:: To do ::
In the listing below, find each line that holds "lowest" and list it.

(Given records Opens)

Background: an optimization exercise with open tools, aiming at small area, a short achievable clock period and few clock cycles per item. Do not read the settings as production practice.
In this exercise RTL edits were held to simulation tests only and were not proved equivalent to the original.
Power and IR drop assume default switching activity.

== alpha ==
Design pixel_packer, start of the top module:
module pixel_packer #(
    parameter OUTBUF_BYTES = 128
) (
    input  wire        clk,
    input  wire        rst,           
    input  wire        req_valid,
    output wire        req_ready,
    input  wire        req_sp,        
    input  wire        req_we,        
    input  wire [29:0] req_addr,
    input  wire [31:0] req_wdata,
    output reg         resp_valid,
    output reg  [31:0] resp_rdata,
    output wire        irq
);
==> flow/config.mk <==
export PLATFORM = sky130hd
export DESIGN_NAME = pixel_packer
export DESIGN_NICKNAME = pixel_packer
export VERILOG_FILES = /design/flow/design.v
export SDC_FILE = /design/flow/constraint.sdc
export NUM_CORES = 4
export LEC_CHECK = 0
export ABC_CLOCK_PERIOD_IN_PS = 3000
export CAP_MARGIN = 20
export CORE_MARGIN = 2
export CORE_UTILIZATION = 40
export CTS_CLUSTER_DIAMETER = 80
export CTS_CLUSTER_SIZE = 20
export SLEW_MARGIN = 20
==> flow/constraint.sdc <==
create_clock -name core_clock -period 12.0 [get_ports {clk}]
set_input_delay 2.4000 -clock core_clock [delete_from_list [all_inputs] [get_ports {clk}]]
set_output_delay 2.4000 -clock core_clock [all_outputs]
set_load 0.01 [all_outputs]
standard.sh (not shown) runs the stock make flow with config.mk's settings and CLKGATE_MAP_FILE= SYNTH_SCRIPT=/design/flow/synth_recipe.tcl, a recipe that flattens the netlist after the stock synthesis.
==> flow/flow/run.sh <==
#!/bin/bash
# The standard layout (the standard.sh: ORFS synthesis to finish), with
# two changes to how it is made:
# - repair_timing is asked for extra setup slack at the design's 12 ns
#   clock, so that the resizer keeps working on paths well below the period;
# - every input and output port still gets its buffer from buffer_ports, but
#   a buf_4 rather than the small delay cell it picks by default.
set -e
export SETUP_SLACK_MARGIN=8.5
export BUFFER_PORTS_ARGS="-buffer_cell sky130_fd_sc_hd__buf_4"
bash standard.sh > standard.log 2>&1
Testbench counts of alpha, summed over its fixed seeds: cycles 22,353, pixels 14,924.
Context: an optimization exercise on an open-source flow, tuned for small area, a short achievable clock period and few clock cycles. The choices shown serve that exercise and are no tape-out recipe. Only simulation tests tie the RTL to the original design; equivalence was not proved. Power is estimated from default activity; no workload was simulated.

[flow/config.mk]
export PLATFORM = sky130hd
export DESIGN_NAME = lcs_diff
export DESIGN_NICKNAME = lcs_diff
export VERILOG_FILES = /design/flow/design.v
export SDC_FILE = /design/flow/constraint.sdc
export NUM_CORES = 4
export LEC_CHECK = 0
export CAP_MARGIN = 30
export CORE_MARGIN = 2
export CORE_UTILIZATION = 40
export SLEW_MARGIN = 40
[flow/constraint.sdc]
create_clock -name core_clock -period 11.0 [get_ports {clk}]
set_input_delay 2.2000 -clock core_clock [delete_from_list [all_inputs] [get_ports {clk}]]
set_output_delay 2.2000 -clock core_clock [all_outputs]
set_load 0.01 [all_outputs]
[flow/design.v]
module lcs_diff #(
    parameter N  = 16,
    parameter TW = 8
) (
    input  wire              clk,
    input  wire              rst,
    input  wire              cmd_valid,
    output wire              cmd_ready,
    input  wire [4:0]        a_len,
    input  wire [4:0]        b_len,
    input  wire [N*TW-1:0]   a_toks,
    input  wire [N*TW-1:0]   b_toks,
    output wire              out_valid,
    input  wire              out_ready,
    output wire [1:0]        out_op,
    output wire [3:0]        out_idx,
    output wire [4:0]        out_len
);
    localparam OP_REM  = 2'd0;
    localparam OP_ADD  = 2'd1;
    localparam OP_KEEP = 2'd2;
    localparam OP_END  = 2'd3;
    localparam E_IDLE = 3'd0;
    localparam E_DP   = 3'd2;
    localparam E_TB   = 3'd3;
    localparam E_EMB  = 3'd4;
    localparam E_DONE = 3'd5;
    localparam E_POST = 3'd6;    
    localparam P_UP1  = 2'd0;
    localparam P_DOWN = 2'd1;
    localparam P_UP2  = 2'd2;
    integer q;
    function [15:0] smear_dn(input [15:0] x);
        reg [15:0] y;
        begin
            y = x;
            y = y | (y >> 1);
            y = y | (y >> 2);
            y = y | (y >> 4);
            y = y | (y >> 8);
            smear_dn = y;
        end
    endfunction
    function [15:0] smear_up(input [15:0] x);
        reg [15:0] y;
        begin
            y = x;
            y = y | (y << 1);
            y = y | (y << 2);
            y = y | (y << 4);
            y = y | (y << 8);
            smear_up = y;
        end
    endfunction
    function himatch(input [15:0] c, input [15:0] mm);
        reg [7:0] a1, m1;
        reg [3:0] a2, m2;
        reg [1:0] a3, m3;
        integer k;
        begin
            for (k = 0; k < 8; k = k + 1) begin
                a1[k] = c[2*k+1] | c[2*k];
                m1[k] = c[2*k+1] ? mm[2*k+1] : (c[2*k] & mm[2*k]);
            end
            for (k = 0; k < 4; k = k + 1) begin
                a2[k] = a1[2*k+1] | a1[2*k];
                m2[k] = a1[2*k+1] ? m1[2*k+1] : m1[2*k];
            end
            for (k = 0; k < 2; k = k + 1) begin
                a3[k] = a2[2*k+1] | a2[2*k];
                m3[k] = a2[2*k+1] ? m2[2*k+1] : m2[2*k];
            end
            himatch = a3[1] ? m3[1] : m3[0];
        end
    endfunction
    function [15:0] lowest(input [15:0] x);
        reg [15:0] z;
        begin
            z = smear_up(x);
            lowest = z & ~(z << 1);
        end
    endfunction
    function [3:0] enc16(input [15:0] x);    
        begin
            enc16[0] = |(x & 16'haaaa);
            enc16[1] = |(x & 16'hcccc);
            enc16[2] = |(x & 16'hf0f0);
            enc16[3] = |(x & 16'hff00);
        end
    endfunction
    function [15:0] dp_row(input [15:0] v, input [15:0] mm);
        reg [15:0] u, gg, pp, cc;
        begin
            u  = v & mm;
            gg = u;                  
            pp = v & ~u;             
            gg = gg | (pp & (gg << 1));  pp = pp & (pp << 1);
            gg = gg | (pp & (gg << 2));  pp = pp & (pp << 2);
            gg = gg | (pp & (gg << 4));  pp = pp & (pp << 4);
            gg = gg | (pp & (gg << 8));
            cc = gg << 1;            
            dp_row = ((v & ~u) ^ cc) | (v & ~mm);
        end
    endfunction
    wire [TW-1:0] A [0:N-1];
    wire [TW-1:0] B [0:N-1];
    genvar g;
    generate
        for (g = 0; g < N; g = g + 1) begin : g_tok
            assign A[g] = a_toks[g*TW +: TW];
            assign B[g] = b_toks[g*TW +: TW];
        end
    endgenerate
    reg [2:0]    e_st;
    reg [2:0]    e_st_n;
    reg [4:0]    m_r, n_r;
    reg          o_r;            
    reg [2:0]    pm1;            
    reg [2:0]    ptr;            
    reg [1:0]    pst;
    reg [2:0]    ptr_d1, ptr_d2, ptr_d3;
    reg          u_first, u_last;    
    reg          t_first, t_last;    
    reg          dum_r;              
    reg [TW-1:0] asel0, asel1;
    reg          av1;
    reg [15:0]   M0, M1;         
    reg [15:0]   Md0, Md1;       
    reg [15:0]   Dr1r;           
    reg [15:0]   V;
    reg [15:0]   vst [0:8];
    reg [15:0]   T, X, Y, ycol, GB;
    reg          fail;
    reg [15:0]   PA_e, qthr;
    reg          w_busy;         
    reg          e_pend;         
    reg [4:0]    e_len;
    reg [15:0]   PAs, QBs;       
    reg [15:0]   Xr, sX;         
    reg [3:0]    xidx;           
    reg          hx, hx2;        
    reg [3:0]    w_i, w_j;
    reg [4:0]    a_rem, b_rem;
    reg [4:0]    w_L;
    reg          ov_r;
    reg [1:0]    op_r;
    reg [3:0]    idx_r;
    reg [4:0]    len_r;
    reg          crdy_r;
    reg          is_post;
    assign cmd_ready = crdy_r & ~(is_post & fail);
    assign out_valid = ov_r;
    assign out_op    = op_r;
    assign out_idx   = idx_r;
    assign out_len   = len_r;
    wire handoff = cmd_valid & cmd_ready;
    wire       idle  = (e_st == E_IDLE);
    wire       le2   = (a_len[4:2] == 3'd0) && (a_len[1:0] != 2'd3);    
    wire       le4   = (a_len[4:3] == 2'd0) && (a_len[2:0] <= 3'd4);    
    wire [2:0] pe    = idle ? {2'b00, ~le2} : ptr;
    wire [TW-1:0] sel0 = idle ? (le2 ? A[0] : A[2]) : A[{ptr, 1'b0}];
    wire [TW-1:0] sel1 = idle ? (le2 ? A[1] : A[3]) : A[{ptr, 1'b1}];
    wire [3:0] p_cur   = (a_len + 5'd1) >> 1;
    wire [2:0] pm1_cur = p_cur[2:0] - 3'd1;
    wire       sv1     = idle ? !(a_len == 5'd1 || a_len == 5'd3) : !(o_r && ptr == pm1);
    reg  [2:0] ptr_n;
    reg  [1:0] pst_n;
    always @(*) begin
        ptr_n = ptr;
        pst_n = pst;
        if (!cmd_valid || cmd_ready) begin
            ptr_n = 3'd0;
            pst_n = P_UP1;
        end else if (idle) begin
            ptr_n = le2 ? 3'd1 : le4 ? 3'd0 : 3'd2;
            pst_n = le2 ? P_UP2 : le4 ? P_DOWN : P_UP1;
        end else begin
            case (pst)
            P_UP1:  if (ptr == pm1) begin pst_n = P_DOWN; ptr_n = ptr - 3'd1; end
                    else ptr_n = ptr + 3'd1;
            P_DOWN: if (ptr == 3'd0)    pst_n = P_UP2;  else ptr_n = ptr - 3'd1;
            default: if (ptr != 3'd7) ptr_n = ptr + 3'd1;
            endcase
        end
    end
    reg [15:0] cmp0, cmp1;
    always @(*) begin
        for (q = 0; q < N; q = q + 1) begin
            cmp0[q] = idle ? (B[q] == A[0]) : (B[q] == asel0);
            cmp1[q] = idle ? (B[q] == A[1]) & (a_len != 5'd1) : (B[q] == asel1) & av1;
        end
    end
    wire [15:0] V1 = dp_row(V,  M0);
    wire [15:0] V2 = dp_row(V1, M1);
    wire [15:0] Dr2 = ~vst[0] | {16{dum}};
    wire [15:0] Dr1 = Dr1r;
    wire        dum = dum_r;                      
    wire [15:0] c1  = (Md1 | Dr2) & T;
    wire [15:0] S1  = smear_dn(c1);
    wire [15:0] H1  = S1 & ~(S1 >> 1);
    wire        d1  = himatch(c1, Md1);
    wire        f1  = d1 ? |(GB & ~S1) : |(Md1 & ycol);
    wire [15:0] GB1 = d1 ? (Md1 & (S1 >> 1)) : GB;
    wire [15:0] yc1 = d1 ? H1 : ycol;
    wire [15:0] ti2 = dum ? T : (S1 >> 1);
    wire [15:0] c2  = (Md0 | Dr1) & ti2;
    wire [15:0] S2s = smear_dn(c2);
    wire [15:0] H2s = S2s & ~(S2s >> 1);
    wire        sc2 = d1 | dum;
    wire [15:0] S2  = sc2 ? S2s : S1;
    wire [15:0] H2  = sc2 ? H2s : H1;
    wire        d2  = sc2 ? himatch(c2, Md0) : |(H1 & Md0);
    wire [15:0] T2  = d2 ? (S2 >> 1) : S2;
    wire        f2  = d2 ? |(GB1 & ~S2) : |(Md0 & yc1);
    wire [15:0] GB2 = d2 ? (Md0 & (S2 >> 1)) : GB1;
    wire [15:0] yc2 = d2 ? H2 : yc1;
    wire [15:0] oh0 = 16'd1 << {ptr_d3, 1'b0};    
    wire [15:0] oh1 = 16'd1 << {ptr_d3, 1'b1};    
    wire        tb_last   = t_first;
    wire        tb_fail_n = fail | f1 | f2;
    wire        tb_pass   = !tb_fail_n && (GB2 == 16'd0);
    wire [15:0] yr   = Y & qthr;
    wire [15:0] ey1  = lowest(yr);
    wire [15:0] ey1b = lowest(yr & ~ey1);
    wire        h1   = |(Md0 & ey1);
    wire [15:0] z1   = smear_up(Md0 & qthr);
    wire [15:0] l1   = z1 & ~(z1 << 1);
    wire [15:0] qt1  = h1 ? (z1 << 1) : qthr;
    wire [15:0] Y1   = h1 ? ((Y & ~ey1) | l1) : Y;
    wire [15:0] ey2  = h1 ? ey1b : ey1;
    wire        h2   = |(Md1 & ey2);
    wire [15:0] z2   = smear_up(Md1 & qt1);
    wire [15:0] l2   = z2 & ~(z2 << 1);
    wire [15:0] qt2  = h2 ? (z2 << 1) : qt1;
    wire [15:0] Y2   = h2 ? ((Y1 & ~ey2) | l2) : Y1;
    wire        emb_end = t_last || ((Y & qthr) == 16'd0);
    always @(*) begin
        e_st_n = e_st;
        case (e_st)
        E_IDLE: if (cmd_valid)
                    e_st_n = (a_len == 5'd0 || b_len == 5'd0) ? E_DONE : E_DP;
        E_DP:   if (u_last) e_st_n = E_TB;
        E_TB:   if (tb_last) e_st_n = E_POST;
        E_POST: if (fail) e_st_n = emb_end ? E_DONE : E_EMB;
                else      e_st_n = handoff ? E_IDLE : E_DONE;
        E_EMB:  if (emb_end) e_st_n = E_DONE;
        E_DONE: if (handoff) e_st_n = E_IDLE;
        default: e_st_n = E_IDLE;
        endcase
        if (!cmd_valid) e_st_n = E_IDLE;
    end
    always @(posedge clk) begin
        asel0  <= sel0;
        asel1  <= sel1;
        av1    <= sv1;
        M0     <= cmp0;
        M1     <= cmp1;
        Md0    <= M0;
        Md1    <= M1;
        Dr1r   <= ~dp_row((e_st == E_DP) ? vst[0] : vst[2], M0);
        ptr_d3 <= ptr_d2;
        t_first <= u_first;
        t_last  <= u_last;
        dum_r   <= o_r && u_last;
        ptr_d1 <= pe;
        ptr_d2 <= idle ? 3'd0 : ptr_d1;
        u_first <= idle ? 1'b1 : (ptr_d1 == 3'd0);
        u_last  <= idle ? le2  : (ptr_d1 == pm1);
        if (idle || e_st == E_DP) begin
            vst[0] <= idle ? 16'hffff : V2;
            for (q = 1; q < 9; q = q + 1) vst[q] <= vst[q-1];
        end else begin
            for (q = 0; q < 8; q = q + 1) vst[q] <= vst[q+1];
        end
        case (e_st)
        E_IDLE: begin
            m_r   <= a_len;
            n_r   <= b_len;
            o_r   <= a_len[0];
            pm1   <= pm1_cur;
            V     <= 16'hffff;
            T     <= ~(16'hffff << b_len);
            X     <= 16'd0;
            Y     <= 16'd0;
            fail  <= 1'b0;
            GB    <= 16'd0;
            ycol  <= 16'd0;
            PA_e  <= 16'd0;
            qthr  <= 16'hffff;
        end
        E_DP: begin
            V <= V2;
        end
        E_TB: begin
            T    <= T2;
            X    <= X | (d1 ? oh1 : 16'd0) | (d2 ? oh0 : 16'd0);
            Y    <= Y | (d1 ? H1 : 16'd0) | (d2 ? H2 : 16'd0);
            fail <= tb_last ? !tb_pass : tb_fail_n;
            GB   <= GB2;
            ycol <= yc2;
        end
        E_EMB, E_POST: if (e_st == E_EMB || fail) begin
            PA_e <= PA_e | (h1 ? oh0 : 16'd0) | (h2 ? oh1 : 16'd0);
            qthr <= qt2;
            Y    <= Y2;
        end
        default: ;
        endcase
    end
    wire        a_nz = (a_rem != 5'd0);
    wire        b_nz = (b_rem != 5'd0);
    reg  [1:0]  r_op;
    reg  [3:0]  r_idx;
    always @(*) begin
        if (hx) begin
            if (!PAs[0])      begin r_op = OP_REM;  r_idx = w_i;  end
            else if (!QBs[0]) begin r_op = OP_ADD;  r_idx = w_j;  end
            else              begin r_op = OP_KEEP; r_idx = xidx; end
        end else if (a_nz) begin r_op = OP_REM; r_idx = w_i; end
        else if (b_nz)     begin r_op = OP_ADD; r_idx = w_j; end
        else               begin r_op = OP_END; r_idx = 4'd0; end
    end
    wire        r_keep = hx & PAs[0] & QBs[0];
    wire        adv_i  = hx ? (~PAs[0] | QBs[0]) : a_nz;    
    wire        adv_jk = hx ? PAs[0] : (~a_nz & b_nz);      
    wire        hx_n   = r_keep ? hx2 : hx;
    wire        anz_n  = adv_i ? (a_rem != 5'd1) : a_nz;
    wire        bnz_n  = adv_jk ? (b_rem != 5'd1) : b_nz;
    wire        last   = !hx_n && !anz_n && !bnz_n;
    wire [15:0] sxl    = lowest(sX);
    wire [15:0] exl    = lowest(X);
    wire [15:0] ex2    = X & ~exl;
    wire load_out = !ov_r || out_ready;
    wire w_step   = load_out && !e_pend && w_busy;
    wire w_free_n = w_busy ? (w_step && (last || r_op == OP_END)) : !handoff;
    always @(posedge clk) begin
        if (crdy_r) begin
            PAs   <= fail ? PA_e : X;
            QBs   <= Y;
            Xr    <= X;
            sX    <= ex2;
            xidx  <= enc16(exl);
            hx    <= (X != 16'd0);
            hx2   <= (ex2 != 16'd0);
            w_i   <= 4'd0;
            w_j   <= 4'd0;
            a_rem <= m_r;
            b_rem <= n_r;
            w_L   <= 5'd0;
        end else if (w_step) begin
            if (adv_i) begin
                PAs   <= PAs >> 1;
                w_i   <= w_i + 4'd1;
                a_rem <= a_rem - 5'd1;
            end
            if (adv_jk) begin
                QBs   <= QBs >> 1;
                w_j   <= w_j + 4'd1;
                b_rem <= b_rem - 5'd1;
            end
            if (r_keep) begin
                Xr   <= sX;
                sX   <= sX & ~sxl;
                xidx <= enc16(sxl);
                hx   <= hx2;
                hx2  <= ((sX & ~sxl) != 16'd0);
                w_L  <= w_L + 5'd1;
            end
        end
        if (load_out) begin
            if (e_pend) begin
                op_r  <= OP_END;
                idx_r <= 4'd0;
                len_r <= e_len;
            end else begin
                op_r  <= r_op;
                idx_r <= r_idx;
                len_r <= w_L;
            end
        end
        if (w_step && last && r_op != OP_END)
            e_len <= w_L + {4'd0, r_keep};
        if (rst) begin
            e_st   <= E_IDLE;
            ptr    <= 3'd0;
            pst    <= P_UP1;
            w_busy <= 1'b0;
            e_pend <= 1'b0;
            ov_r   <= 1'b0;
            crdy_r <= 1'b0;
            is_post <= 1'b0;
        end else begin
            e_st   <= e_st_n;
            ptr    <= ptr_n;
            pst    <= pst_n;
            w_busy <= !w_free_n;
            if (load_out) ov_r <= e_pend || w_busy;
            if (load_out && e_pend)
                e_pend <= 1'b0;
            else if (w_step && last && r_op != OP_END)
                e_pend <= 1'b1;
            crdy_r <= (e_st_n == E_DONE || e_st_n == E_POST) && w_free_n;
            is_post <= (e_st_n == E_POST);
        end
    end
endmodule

(Given records Closes)

:: Answer for this exercise ::
    function [15:0] lowest(input [15:0] x);
            lowest = z & ~(z << 1);
    wire [15:0] ey1  = lowest(yr);
    wire [15:0] ey1b = lowest(yr & ~ey1);
    wire [15:0] sxl    = lowest(sX);
    wire [15:0] exl    = lowest(X);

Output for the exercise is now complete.